▸ **Records supplied**:
[src/rtl/mce_pkg.sv]
package mce_pkg;
  localparam int BYTE_W    = 8;
  localparam int MAX_BYTES = 4;
  localparam int PXW_BITS  = $clog2(MAX_BYTES);
  localparam int PIX_W     = BYTE_W * MAX_BYTES;
  localparam int EXT_W     = BYTE_W * (MAX_BYTES - 1);
  localparam int COL_BITS  = $clog2(BYTE_W);

  typedef enum logic [1:0] {
    ST_IDLE  = 2'd0,
    ST_PLOAD = 2'd1,
    ST_RUN   = 2'd2,
    ST_DRAIN = 2'd3
  } seq_state_t;

  function automatic logic [MAX_BYTES-1:0] width_mask(input logic [PXW_BITS-1:0] code);
    logic [MAX_BYTES-1:0] m;
    for (int i = 0; i < MAX_BYTES; i++) m[i] = (i <= int'(code));
    return m;
  endfunction
endpackage

[src/rtl/mce_color.sv]
module mce_color
  import mce_pkg::*;
(
  input  logic                clk,
  input  logic                rst,
  input  logic                load,
  input  logic [PXW_BITS-1:0] pxw,
  input  logic [BYTE_W-1:0]   base,
  input  logic [EXT_W-1:0]    ext,
  output logic [PIX_W-1:0]    color
);
  logic [PIX_W-1:0] asm_c;

  assign asm_c[BYTE_W-1:0] = base;

  generate
    for (genvar i = 1; i < MAX_BYTES; i++) begin : g_byte
      assign asm_c[i*BYTE_W +: BYTE_W] =
        (pxw >= PXW_BITS'(i)) ? ext[(i-1)*BYTE_W +: BYTE_W] : '0;
    end
  endgenerate

  always_ff @(posedge clk) begin
    if (rst)       color <= '0;
    else if (load) color <= asm_c;
  end
endmodule

[src/rtl/mce_seq.sv]
module mce_seq
  import mce_pkg::*;
#(
  parameter int W_BITS   = 12,
  parameter int H_BITS   = 12,
  parameter int PAT_ROWS = 8
) (
  input  logic              clk,
  input  logic              rst,
  input  logic              start,
  input  logic              cfg_pattern,
  input  logic              cfg_dword,
  input  logic [W_BITS-1:0] cfg_wm1,
  input  logic [H_BITS-1:0] cfg_hm1,
  input  logic [BYTE_W-1:0] src_data,
  input  logic              src_valid,
  output logic              src_ready,
  output logic              busy,
  output logic              start_ok,
  output logic              pix_fire,
  output logic              pix_bit,
  output logic [W_BITS-1:0] pix_x,
  output logic [H_BITS-1:0] pix_y
);
  localparam int PR_BITS = $clog2(PAT_ROWS);

  seq_state_t        state;
  logic [W_BITS-1:0] wm1_q, need_q, need_n, taken_q, x_q;
  logic [H_BITS-1:0] hm1_q, y_q;
  logic              pat_q, have_q;
  logic [BYTE_W-1:0] cur_q, pat_row;
  logic [PR_BITS-1:0] pcnt_q;
  logic [BYTE_W-1:0] pat_mem [PAT_ROWS];
  logic              hs, last_x, last_y, line_short;
  logic [COL_BITS-1:0] col;

  // bytes consumed per source line
  always_comb begin
    if (cfg_dword) need_n = ((cfg_wm1 >> 5) + W_BITS'(1)) << 2;
    else           need_n = (cfg_wm1 >> 3) + W_BITS'(1);
  end

  assign busy       = (state != ST_IDLE);
  assign start_ok   = start && (state == ST_IDLE);
  assign src_ready  = (state == ST_PLOAD) || (state == ST_DRAIN) ||
                      ((state == ST_RUN) && !pat_q && !have_q);
  assign hs         = src_valid && src_ready;
  assign last_x     = (x_q == wm1_q);
  assign last_y     = (y_q == hm1_q);
  assign line_short = (taken_q != need_q);
  assign col        = x_q[COL_BITS-1:0];
  assign pat_row    = pat_mem[y_q[PR_BITS-1:0]];

  assign pix_fire = (state == ST_RUN) && (pat_q || have_q);
  assign pix_bit  = pat_q ? pat_row[~col] : cur_q[~col];
  assign pix_x    = x_q;
  assign pix_y    = y_q;

  // tile storage, no reset so it maps onto distributed/block RAM
  always_ff @(posedge clk) begin
    if (state == ST_PLOAD && hs) pat_mem[pcnt_q] <= src_data;
  end

  always_ff @(posedge clk) begin
    if (rst) begin
      state   <= ST_IDLE;
      wm1_q   <= '0;
      hm1_q   <= '0;
      need_q  <= '0;
      taken_q <= '0;
      x_q     <= '0;
      y_q     <= '0;
      pat_q   <= 1'b0;
      have_q  <= 1'b0;
      cur_q   <= '0;
      pcnt_q  <= '0;
    end else begin
      unique case (state)
        ST_IDLE: begin
          if (start) begin
            wm1_q   <= cfg_wm1;
            hm1_q   <= cfg_hm1;
            need_q  <= need_n;
            pat_q   <= cfg_pattern;
            taken_q <= '0;
            x_q     <= '0;
            y_q     <= '0;
            have_q  <= 1'b0;
            pcnt_q  <= '0;
            state   <= cfg_pattern ? ST_PLOAD : ST_RUN;
          end
        end
        ST_PLOAD: begin
          if (hs) begin
            pcnt_q <= pcnt_q + PR_BITS'(1);
            if (pcnt_q == PR_BITS'(PAT_ROWS - 1)) state <= ST_RUN;
          end
        end
        ST_RUN: begin
          if (!pat_q && !have_q) begin
            if (hs) begin
              cur_q   <= src_data;
              have_q  <= 1'b1;
              taken_q <= taken_q + W_BITS'(1);
            end
          end else begin
            if (last_x) begin
              x_q    <= '0;
              have_q <= 1'b0;
              if (!pat_q && line_short) begin
                state <= ST_DRAIN;
              end else begin
                taken_q <= '0;
                if (last_y) state <= ST_IDLE;
                else        y_q   <= y_q + H_BITS'(1);
              end
            end else begin
              x_q <= x_q + W_BITS'(1);
              if (col == COL_BITS'(BYTE_W - 1)) have_q <= 1'b0;
            end
          end
        end
        ST_DRAIN: begin
          if (hs) begin
            if (taken_q + W_BITS'(1) == need_q) begin
              taken_q <= '0;
              if (last_y) state <= ST_IDLE;
              else begin
                y_q   <= y_q + H_BITS'(1);
                state <= ST_RUN;
              end
            end else begin
              taken_q <= taken_q + W_BITS'(1);
            end
          end
        end
        default: state <= ST_IDLE;
      endcase
    end
  end
endmodule

[src/rtl/mce_out.sv]
module mce_out
  import mce_pkg::*;
#(
  parameter int W_BITS = 12,
  parameter int H_BITS = 12
) (
  input  logic                 clk,
  input  logic                 rst,
  input  logic                 load,
  input  logic                 cfg_transp,
  input  logic                 cfg_invert,
  input  logic [PXW_BITS-1:0]  cfg_pxw,
  input  logic                 fire,
  input  logic                 bit_in,
  input  logic [W_BITS-1:0]    x_in,
  input  logic [H_BITS-1:0]    y_in,
  input  logic [PIX_W-1:0]     fg,
  input  logic [PIX_W-1:0]     bg,
  output logic                 out_valid,
  output logic [W_BITS-1:0]    out_x,
  output logic [H_BITS-1:0]    out_y,
  output logic [PIX_W-1:0]     out_data,
  output logic [MAX_BYTES-1:0] out_be
);
  logic                 tr_q, inv_q, draw;
  logic [MAX_BYTES-1:0] mask_q;
  logic [PIX_W-1:0]     color;

  always_comb begin
    if (tr_q) begin
      draw  = bit_in ^ inv_q;
      color = inv_q ? bg : fg;
    end else begin
      draw  = 1'b1;
      color = bit_in ? fg : bg;
    end
  end

  always_ff @(posedge clk) begin
    if (rst) begin
      tr_q   <= 1'b0;
      inv_q  <= 1'b0;
      mask_q <= '0;
    end else if (load) begin
      tr_q   <= cfg_transp;
      inv_q  <= cfg_invert;
      mask_q <= width_mask(cfg_pxw);
    end
  end

  always_ff @(posedge clk) begin
    if (rst) begin
      out_valid <= 1'b0;
      out_x     <= '0;
      out_y     <= '0;
      out_data  <= '0;
      out_be    <= '0;
    end else begin
      out_valid <= fire;
      if (fire) begin
        out_x    <= x_in;
        out_y    <= y_in;
        out_data <= color;
        out_be   <= draw ? mask_q : '0;
      end else begin
        out_be   <= '0;
      end
    end
  end
endmodule

[src/rtl/mono_expand.sv]
module mono_expand
  import mce_pkg::*;
#(
  parameter int W_BITS   = 12,
  parameter int H_BITS   = 12,
  parameter int PAT_ROWS = 8
) (
  input  logic                 clk,
  input  logic                 rst,
  input  logic                 start,
  input  logic [PXW_BITS-1:0]  cfg_pxw,
  input  logic                 cfg_transp,
  input  logic                 cfg_invert,
  input  logic                 cfg_pattern,
  input  logic                 cfg_dword,
  input  logic [W_BITS-1:0]    cfg_wm1,
  input  logic [H_BITS-1:0]    cfg_hm1,
  input  logic [BYTE_W-1:0]    fg_base,
  input  logic [EXT_W-1:0]     fg_ext,
  input  logic [BYTE_W-1:0]    bg_base,
  input  logic [EXT_W-1:0]     bg_ext,
  input  logic [BYTE_W-1:0]    src_data,
  input  logic                 src_valid,
  output logic                 src_ready,
  output logic                 busy,
  output logic                 out_valid,
  output logic [W_BITS-1:0]    out_x,
  output logic [H_BITS-1:0]    out_y,
  output logic [PIX_W-1:0]     out_data,
  output logic [MAX_BYTES-1:0] out_be
);
  logic              start_ok, pix_fire, pix_bit;
  logic [W_BITS-1:0] pix_x;
  logic [H_BITS-1:0] pix_y;
  logic [PIX_W-1:0]  fg_c, bg_c;

  mce_color u_fg (
    .clk(clk), .rst(rst), .load(start_ok), .pxw(cfg_pxw),
    .base(fg_base), .ext(fg_ext), .color(fg_c)
  );

  mce_color u_bg (
    .clk(clk), .rst(rst), .load(start_ok), .pxw(cfg_pxw),
    .base(bg_base), .ext(bg_ext), .color(bg_c)
  );

  mce_seq #(.W_BITS(W_BITS), .H_BITS(H_BITS), .PAT_ROWS(PAT_ROWS)) u_seq (
    .clk(clk), .rst(rst), .start(start),
    .cfg_pattern(cfg_pattern), .cfg_dword(cfg_dword),
    .cfg_wm1(cfg_wm1), .cfg_hm1(cfg_hm1),
    .src_data(src_data), .src_valid(src_valid), .src_ready(src_ready),
    .busy(busy), .start_ok(start_ok),
    .pix_fire(pix_fire), .pix_bit(pix_bit), .pix_x(pix_x), .pix_y(pix_y)
  );

  mce_out #(.W_BITS(W_BITS), .H_BITS(H_BITS)) u_out (
    .clk(clk), .rst(rst), .load(start_ok),
    .cfg_transp(cfg_transp), .cfg_invert(cfg_invert), .cfg_pxw(cfg_pxw),
    .fire(pix_fire), .bit_in(pix_bit), .x_in(pix_x), .y_in(pix_y),
    .fg(fg_c), .bg(bg_c),
    .out_valid(out_valid), .out_x(out_x), .out_y(out_y),
    .out_data(out_data), .out_be(out_be)
  );
endmodule

[config.mk]
export PLATFORM = sky130hd
export DESIGN_NAME = mono_expand
export DESIGN_NICKNAME = d
export VERILOG_FILES = /design/src/rtl/mce_pkg.sv /design/src/rtl/mce_color.sv /design/src/rtl/mce_seq.sv /design/src/rtl/mce_out.sv /design/src/rtl/mono_expand.sv
export SDC_FILE = /design/constraint.sdc
export NUM_CORES = 1
export LEC_CHECK = 0
export BUFFER_PORTS_ARGS = -buffer_cell sky130_fd_sc_hd__buf_2
export CAP_MARGIN = 40
export CORE_MARGIN = 8
export CORE_UTILIZATION = 30
export CTS_BUF_LIST = sky130_fd_sc_hd__clkbuf_8 sky130_fd_sc_hd__clkbuf_16
export DETAILED_ROUTE_END_ITERATION = 8
export PLACE_DENSITY_LB_ADDON = 0.12
export SLEW_MARGIN = 20
export SYNTH_ARGS = -nofsm -noshare
export SYNTH_HDL_FRONTEND = slang
export SYNTH_HIERARCHICAL = 1
export SYNTH_SLANG_ARGS = --single-unit
[constraint.sdc]
create_clock -name clk -period 10.4 [get_ports clk]
set_input_delay 2.08 -clock clk [delete_from_list [all_inputs] [get_ports clk]]
set_output_delay 2.08 -clock clk [all_outputs]
set_load 0.02 [all_outputs]
Word level (Yosys, flattened, before mapping):

Memory sizes are Yosys's and may differ from the RTL's. A register that Yosys moved wholly into a read port is not among the register bits.
Cells that the tools add are included.

* flip-flop bits (word level): 218
* latch bits: 0
* bits in writable memories: 64
* ROM bits: 0
* input port bits: 106
* output and inout port bits: 63
* word-level logic and storage cells: 147
* memories kept: 1

Memory list
* u_seq.pat_mem: words 8, bits a word 8, read ports 1, clocked after Yosys merged registers in 1, wr ports 1, line mce_seq.sv:33 `logic [BYTE_W-1:0] pat_mem [PAT_ROWS];`

* $add $sub $neg: 6
* multiply operators: 0
* divide/modulo/power cells: 0
* $lt $le $gt $ge: 7
* eq/ne operators: 22
* shift operators: 0
* mux-type cells: 59
* bitwise gates (word level): 4
* reduce and logical (&&, ||, !) cells: 27

Operators by type and width (count)
* two-way mux 12 bit: 15
* two-way mux 32 bit: 3
* case mux 12 bit (3 select lines): 2
* two-way mux 8 bit: 6
* adder 12 x 1 -> 12 bit, second input constant: 3
* == test 12 bit: 3
* case mux 12 bit (2 select lines): 1
* two-way mux 2 bit: 11
* two-way mux 3 bit: 4
* inequality test 12 bit: 1
* two-way mux 1 bit: 11
* adder 9 x 1 -> 10 bit, second input constant: 1
* two-way mux 10 bit: 1
* inequality test 2 bit, second input constant: 5
* inequality test 3 x 2 -> 1 bit, second input constant: 3
* AND reduction 3 bit: 3
* adder 7 x 1 -> 8 bit, second input constant: 1
* logical AND 1 bit: 8
* case mux 2 bit (4 select lines): 1
* AND reduction 8 bit: 1
* AND reduction 7 bit: 1
* binary-select mux 1 bit (select 3 bit): 2
* == test 3 bit, second input constant: 2
* inequality test 2 x 1 -> 1 bit, second input constant: 3
* 24 further kinds: 33

Depth between registers and ports, before layout:

* depth after elaboration: 9
* gate-level depth with buffers: 11
* mapped depth without buffers: 8

Modules after synthesis:

The synthesis kept the hierarchy.

Modules (own cells, without submodules)
* mce_seq: times used 1, cells an instance 695, area each 7233.2 µm², seq. area each 3683.5 µm²
* mce_out: times used 1, cells an instance 298, area each 2693.8 µm², seq. area each 1341.3 µm²
* mce_color: times used 2, cells an instance 133, area each 1341.3 µm², seq. area each 640.6 µm²

Least setup slack after synthesis:

Ideal clock, no wire load.

* kind: input -> register
* from: input port start
* to: register u_seq.taken_q[2]
* setup time: 0.126 ns
* arrival: 3.724 ns
* required time: 10.274 ns
* slack: 6.550 ns
* cell stages on the path: 6
* path buffers: 0
* cell sequence: o21bai_1 > and2_1 > o41ai_1 > nor2_1 > a22oi_1 > o21ai_0

* word-level cells in the longest chain between the ends: 2

Ends and longest elaborated chain
* start: declaration: line mono_expand.sv:10 `input logic start,`
* inequality test 2 bit (no line)
* AND reduction 6 bit (no line)
* end signal: assignment: line mce_seq.sv:104 `taken_q <= taken_q + W_BITS'(1);`
* end signal: assignment: line mce_seq.sv:133 `taken_q <= taken_q + W_BITS'(1);`
* end: declaration: line mce_seq.sv:28 `logic [W_BITS-1:0] wm1_q, need_q, need_n, taken_q, x_q;`

Every way passes these cells.
A chain may end at the register's enable or synchronous reset.

Worst setup path after layout:

* from: input port start
* to: register u_bg.color[6]

* word-level cells in the longest chain between the ends: 1

Ends and longest elaborated chain
* logical AND 1 bit: line mce_seq.sv:44 `assign start_ok = start && (state == ST_IDLE);`
* via start_ok: line mono_expand.sv:32 `logic start_ok, pix_fire, pix_bit;`
* end signal: assignment: line mce_color.sv:25 `else if (load) color <= asm_c;`
* end: declaration: line mce_color.sv:10 `output logic [PIX_W-1:0] color`

The timed path passes the listed nets, and every way through them passes these cells.

==> results by group <==
Outcome
  • Run status: finished clean

Global route
  • First-pass GRT wire length: 59.5 mm
  • Grt ovf: 0
  • Initial antenna violation count: 0
  • Number of global-route vias before repair: approximately 10000
  • Largest net degree at the start of global routing: 93
  • All-Layer GR Usage: 0.152

Power
  • PwrDens: around 220 nW/um^2
  • Peak VDD IR: approximately 0.00013 V
  • Total power draw: roughly 3.3 mW
  • Leakage: around 5.5 nW

Cells and area
  • Sequential Area: 6310 sq um
  • Final nets: approximately 1500
  • Fraction of layout cells with a size suffix above 1: 0.215
  • Multi-input logic area: approximately 5700 sq um
  • Fillers: roughly 4300
  • Layout area overhead: 18.7%
  • Ant diodes: 0

Worst setup path
  • Required time worst endpoint: around 11000 ps
  • Crit path arrival time: between 4000 and 5000 ps
  • Crit path launch type: primary input
  • Critical path peak fanout: ~70
  • Setup CP Type: primary input to flip-flop
  • Crit path capture type: flip-flop

STA
  • Final Slew Violations: 0
  • Unrepaired setup endpoints after global routing: no
  • Peak Freq: 231 MHz
  • Worst Max-Slew Pin Slew: a little over 800 ps
  • Setup_tns: 0 ps
  • Setup Viol. Count Final: 0
  • Fin. Hold Viols: 0
  • Final Cycle Share: 0.416
  • Slew HR: 0.462
  • Final worst path period need: 4320 ps
  • Clk_skew: roughly 16 ps

Synthesis
  • Synth Flop Type: dfxtp_1
  • Top-area cell type share of the netlist area: 0.348
  • Asr flop ratio synth: 0
  • Syn nets: approximately 1400
  • Distinct cell type count after synthesis: between 70 and 80
  • Post-synth EDFFs: 64
  • Synth area leader: dfxtp_1
  • Seq cells post-synth: 283
  • Area contributors post-synth: dfxtp_1 35%, edfxtp_1 15%, mux2i_1 4.3%
  • Syn_area_per_cell: around 10 sq um
  • Post-Syn Instances: between 1000 and 1500
  • Seq/Total Area, Yosys: 0.500
  • Warnings from Yosys: 6
  • Mapped cell area: 12600 sq um

Clock network
  • Clk sinks: 283
  • Clock buffer depth: 3
  • Cts-stage hold buffer count: 0
  • CTS Buf Count: 36
  • CTS tree: done
  • Post-CTS resize count: 0
  • Reg clk slew, reported paths: about 50 ps
  • Clock Latency Late Sink: around 530 ps
  • Post-CTS Setup Repair Bufs: 0
  • H-tree Lvls: 2
  • CTS root buf: clkbuf_16

Floorplanning
  • Core ar.: roughly 42000 sq um
  • Chip height: 221 um
  • Initial Util: 0.302
  • I/O pins: around 170
  • Die X-Extent: approximately 220 um
  • Die area: around 50000 sq um
  • Rows: 75

Route
  • Post-DRT Antenna Nets: 0
  • DR DRC count: 0
  • Routed WL: between 30 and 40 mm
  • First drt pass iteration count: 5
  • Vias per cell: around 5.1
  • Routed len/inst: slightly below 20 um
  • DR vias: a little under 10000
  • 1st-iter DRT viols: 660

Job
  • Max Cap Viol: 0

Placement
  • Port bufs: between 150 and 200
  • GP Congestion: 0.766
  • Dpl hpwl: approximately 25 mm

Worst hold path
  • HP Class: flip-flop to flip-flop
-- Yosys cell counts (all sizes together) (8+ instances only) --
library cell / instances
ha: 8
edfxtp: 64
o211ai: 19
nor2: 135
o21ai: 52
nor4: 8
buf: 50
mux2i: 54
xor2: 24
and3: 18
xnor2: 30
a31oi: 8
clkbuf: 48
nand3: 71
nor3: 11
nand4: 29
a21oi: 101
nand2: 93
nand2b: 57
a311oi: 32
dfxtp: 219
inv: 11
mux4: 23
-- worst max-delay path, stage by stage --
cell	delay [ps]
buf_2	100
or3b_2	780
inv_4	710
buf_4	430
buf_16	290
mux2i_1	210
nor2_1	50
-- metal layers --
| layer | vias up | track usage | routed length [um] | part of all wire |
|---|---|---|---|---|
| li1 | 4828 | - | - | - |
| met1 | 4797 | 0.212 | 18800 | 0.49 |
| met2 | 227 | 0.238 | 17300 | 0.45 |
| met3 | 52 | 0.0261 | 1410 | 0.037 |
| met4 | 0 | 0.0467 | 767 | 0.020 |
| met5 | - | 0 | 0 | 0 |
-- worst paths after layout --
path                                           end  slack (ps)  depth (start not counted)            start
worst max-delay path                 u_bg/color[6]        6080                          7            start
worst min-delay path               u_out/out_be[3]         460                          1  u_out/mask_q[3]
worst max register to register  u_out/out_data[19]        6720                          9        flip-flop
worst min register to register     u_out/out_be[3]         460                          1  u_out/mask_q[3]
-- metrics by stage --
stage / setup WS, ps / hold slack, ps / utilization / cells / instance area [sq um]
3_3_place_gp: 5370 / 436 / 0.328 / 1886 / 13700
3_5_place_dp: 5300 / 450 / 0.330 / 1889 / 13800
4_1_cts: 5880 / 465 / 0.357 / 1947 / 14900
2_1_floorplan: 6550 / 427 / - / 1259 / 12600
6_report: 6080 / 460 / 0.358 / 1952 / 15000
5_1_grt: 5790 / 476 / 0.358 / 1952 / 15000
-- area by class of cell --
cell class              instances  share of cell area
clock inverters                16             0.00878
clock buffers                  42              0.0664
multi-input cells             866               0.381
well taps                     539              0.0451
flip-flops and latches        283               0.421
inverters                      12             0.00318
repair buffers                194              0.0741
-- kinds of logic after synthesis --
family / share of synthesized area
adders and majority gates: 0.00794
muxes: 0.0866
and+or+nand+nor: 0.184
AOI/OAI and AO/OA: 0.135
buffers and inverters: 0.0486
DFF: 0.500
xor gates and xnor gates: 0.0375
-- cells in the final DEF, fill, tap and decap left out, drive strengths merged, types with 4 or more instances in the layout --
master and count:
and2 7, a31oi 8, a311oi 32, xor2 24, or3 7, nand4 29, a211oi 7, nor2 135
o32ai 4, nand3 71, clkinv 4, o211ai 19, nand2 93, or4 7, edfxtp 64, dfxtp 219
mux4 23, buf 194, clkbuf 42, nor4 8, and4 4, a21oi 101, or4b 5, ha 8
nand2b 57, o31ai 7, nor3 11, xnor2 30, mux2i 54, inv 21, and3 18, o21ai 52
-- report_power, final --
group	total, mW	switching, mW	internal, mW	leakage [nW]
logic	0.812	0.519	0.294	2.52
clock network	1.20	0.475	0.726	0.586
registers	1.28	0.0624	1.22	2.35
total	3.30	1.06	2.24	5.47
-- registers in the layout, indices dropped and copies added (netlist names), 8 cells and up, named ones only --
register        flops
u_seq/need_q       10
u_seq/pix_x        12
u_out/out_y        12
u_seq/cur_q         8
u_fg/color         32
u_seq/pat_mem      64
u_seq/taken_q      12
u_out/out_data     32
u_seq/pix_y        12
u_out/out_x        12
u_seq/hm1_q        12
u_bg/color         32
u_seq/wm1_q        12
(Power assumes the default switching activity.)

▸ **Directions for this task**: Output exactly one stretch of the listing: from the line containing "export VERILOG_FILES = /design/src/rtl/mce_pkg.sv" through the line containing "Word level (Yosys, flattened, before", both end lines included.

▸ **Your response**:
export VERILOG_FILES = /design/src/rtl/mce_pkg.sv /design/src/rtl/mce_color.sv /design/src/rtl/mce_seq.sv /design/src/rtl/mce_out.sv /design/src/rtl/mono_expand.sv
export SDC_FILE = /design/constraint.sdc
export NUM_CORES = 1
export LEC_CHECK = 0
export BUFFER_PORTS_ARGS = -buffer_cell sky130_fd_sc_hd__buf_2
export CAP_MARGIN = 40
export CORE_MARGIN = 8
export CORE_UTILIZATION = 30
export CTS_BUF_LIST = sky130_fd_sc_hd__clkbuf_8 sky130_fd_sc_hd__clkbuf_16
export DETAILED_ROUTE_END_ITERATION = 8
export PLACE_DENSITY_LB_ADDON = 0.12
export SLEW_MARGIN = 20
export SYNTH_ARGS = -nofsm -noshare
export SYNTH_HDL_FRONTEND = slang
export SYNTH_HIERARCHICAL = 1
export SYNTH_SLANG_ARGS = --single-unit
[constraint.sdc]
create_clock -name clk -period 10.4 [get_ports clk]
set_input_delay 2.08 -clock clk [delete_from_list [all_inputs] [get_ports clk]]
set_output_delay 2.08 -clock clk [all_outputs]
set_load 0.02 [all_outputs]
Word level (Yosys, flattened, before mapping):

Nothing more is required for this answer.